Regarding the second research question, the group that performed the Lesson-based asynchronous task showed statistically significant better task perception scores in the IMI dimensions tackled in the study. These findings suggest students’ perceptions are sensitive to that distinction, which underscores the need to further investigate potential differences between synchronous and asynchronous “online learning modes”, particularly regarding the way students perceive each modality. As the widespread technological adaptation universities experienced during the COVID-19 crisis is likely to take hold, it might be interesting to revisit the traditional conception of (often asynchronous) “online learning” in contrast with the new realities that emerged during this period. For example, it may be worth analyzing the extent to which synchronous online “streaming” sessions are equivalent to “traditional” face-to-face classes. More studies should also explore whether the former can still be regarded as online learning instances as prototypical as other asynchronous TBLT-based alternatives (like WebQuests or Cybertasks) that are more conventionally associated with the “traditional” conception of online learning.
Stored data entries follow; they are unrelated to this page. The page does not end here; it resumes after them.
--- src/rtl/traffic_light_timed_ctrl.sv ---
// traffic_light_timed_ctrl: timed single-approach traffic light with green extension,
// latched car request and emergency pre-emption.
module traffic_light_timed_ctrl #(
  parameter int CNT_W         = 8,
  parameter int RED_MIN       = 4,
  parameter int GREEN_MIN     = 6,
  parameter int GREEN_EXT_MAX = 4,
  parameter int YELLOW_CYCLES = 2
) (
  input  logic             i_clk,
  input  logic             i_reset,
  input  logic             i_car,
  input  logic             i_emergency,
  output logic             o_red,
  output logic             o_yellow,
  output logic             o_green,
  output logic [1:0]       o_state,
  output logic             o_req,
  output logic [CNT_W-1:0] o_timer
);
  localparam logic [1:0] RED    = 2'b00;
  localparam logic [1:0] GREEN  = 2'b01;
  localparam logic [1:0] YELLOW = 2'b10;
  localparam logic [CNT_W-1:0] RED_LD = CNT_W'(RED_MIN - 1);
  localparam logic [CNT_W-1:0] GRN_LD = CNT_W'(GREEN_MIN - 1);
  localparam logic [CNT_W-1:0] YEL_LD = CNT_W'(YELLOW_CYCLES - 1);
  localparam logic [CNT_W-1:0] EXT_MX = CNT_W'(GREEN_EXT_MAX);
  logic [1:0]       state_q, state_d;
  logic [CNT_W-1:0] timer_q, timer_d, ext_q, ext_d;
  logic             req_q, req_d;
  logic             t_zero;
  logic [CNT_W-1:0] t_dec;
  assign t_zero = timer_q == '0;
  assign t_dec  = t_zero ? '0 : timer_q - 1'b1;
  always_comb begin
    state_d = RED;
    timer_d = RED_LD;
    ext_d   = ext_q;
    req_d   = 1'b0;
    if (state_q == RED) begin
      if (t_zero && (req_q || i_car) && !i_emergency) begin
        state_d = GREEN;
        timer_d = GRN_LD;
        ext_d   = '0;
      end else begin
        timer_d = t_dec;
        req_d   = req_q | i_car;
      end
    end else if (state_q == GREEN) begin
      // emergency outranks any pending extension grant
      if (i_emergency || (t_zero && !(i_car && ext_q < EXT_MX))) begin
        state_d = YELLOW;
        timer_d = YEL_LD;
      end else begin
        state_d = GREEN;
        timer_d = t_dec;
        ext_d   = t_zero ? ext_q + 1'b1 : ext_q;
      end
    end else if (state_q == YELLOW) begin
      state_d = t_zero ? RED : YELLOW;
      timer_d = t_zero ? RED_LD : t_dec;
    end
  end
  always_ff @(posedge i_clk or negedge i_reset) begin
    if (!i_reset) begin
      state_q <= RED;
      timer_q <= RED_LD;
      ext_q   <= '0;
      req_q   <= 1'b0;
    end else begin
      state_q <= state_d;
      timer_q <= timer_d;
      ext_q   <= ext_d;
      req_q   <= req_d;
    end
  end
  assign o_green  = state_q == GREEN;
  assign o_yellow = state_q == YELLOW;
  assign o_red    = !(o_green || o_yellow);
  assign o_state  = state_q;
  assign o_req    = req_q;
  assign o_timer  = timer_q;
endmodule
This study has several limitations. First, it is a quasi-experimental study in the sense that the distribution of participants was not carried out in a completely randomized way because, in the context of lockdown, the circumstances were not suitable. The ideal scenario would have been to ask students to have online and offline availability as a precondition for participation (before proceeding to a fully random assignment to one of the three groups). However, in order to increase participation, we preferred to prioritize the real availability of all participants (as not all of them had such availability) and let them choose a synchronous or asynchronous session, depending on their personal circumstances. Once they had made their choice, the students were distributed into the asynchronous (Experimental 1) or synchronous (Experimental 2 or Control) options, efforts being made to ensure that they were comparable in terms of gender composition. Further research must be carried out with an experimental design (fully randomized sample); in particular, it would be desirable to replicate this study in a future COVID-19/lockdown-free environment to explore any variation, especially in terms of task perception effects. In connection with this, the COVID-19 context in which the study was carried out can be perceived as a second limitation, as the context of the pandemic might have led to students’ having a different perception of the task and the experience in general. This circumstance must be taken into account when considering the outcomes reported in this study. A third limitation has to do with the pre/post-test measures used in the study design. The post-test measures were administered right after the pedagogical treatment, thus, the results regarding the effectiveness of the two pedagogical interventions must be interpreted as short-term effects.

This study provides new insights into how a specific group of ESP students responded to and perceived the two online alternatives during the spring 2020 lockdown, which casts new light on how both alternatives could be handled in similar situations in the future. This is certainly useful for the ESP course in which the study was conducted. Nevertheless, these results may also be interesting for other higher education ESP courses dealing with synchronous and asynchronous tasks following a similar approach. Moreover, the findings in this study also enhance our general understanding of the students’ perceptions regarding synchronous and asynchronous learning beyond the field of ESP.

All in all, while this study is to be regarded as a very specific case within the framework of a particular ESP course, its findings are encouraging. There is still a need to further investigate the use of Cybertask-based Lessons for content learning in ESP. As a result, this work may inspire ESP teachers to develop similar tasks as a helpful adaptation to student and contextual needs in post-COVID-19 crisis times.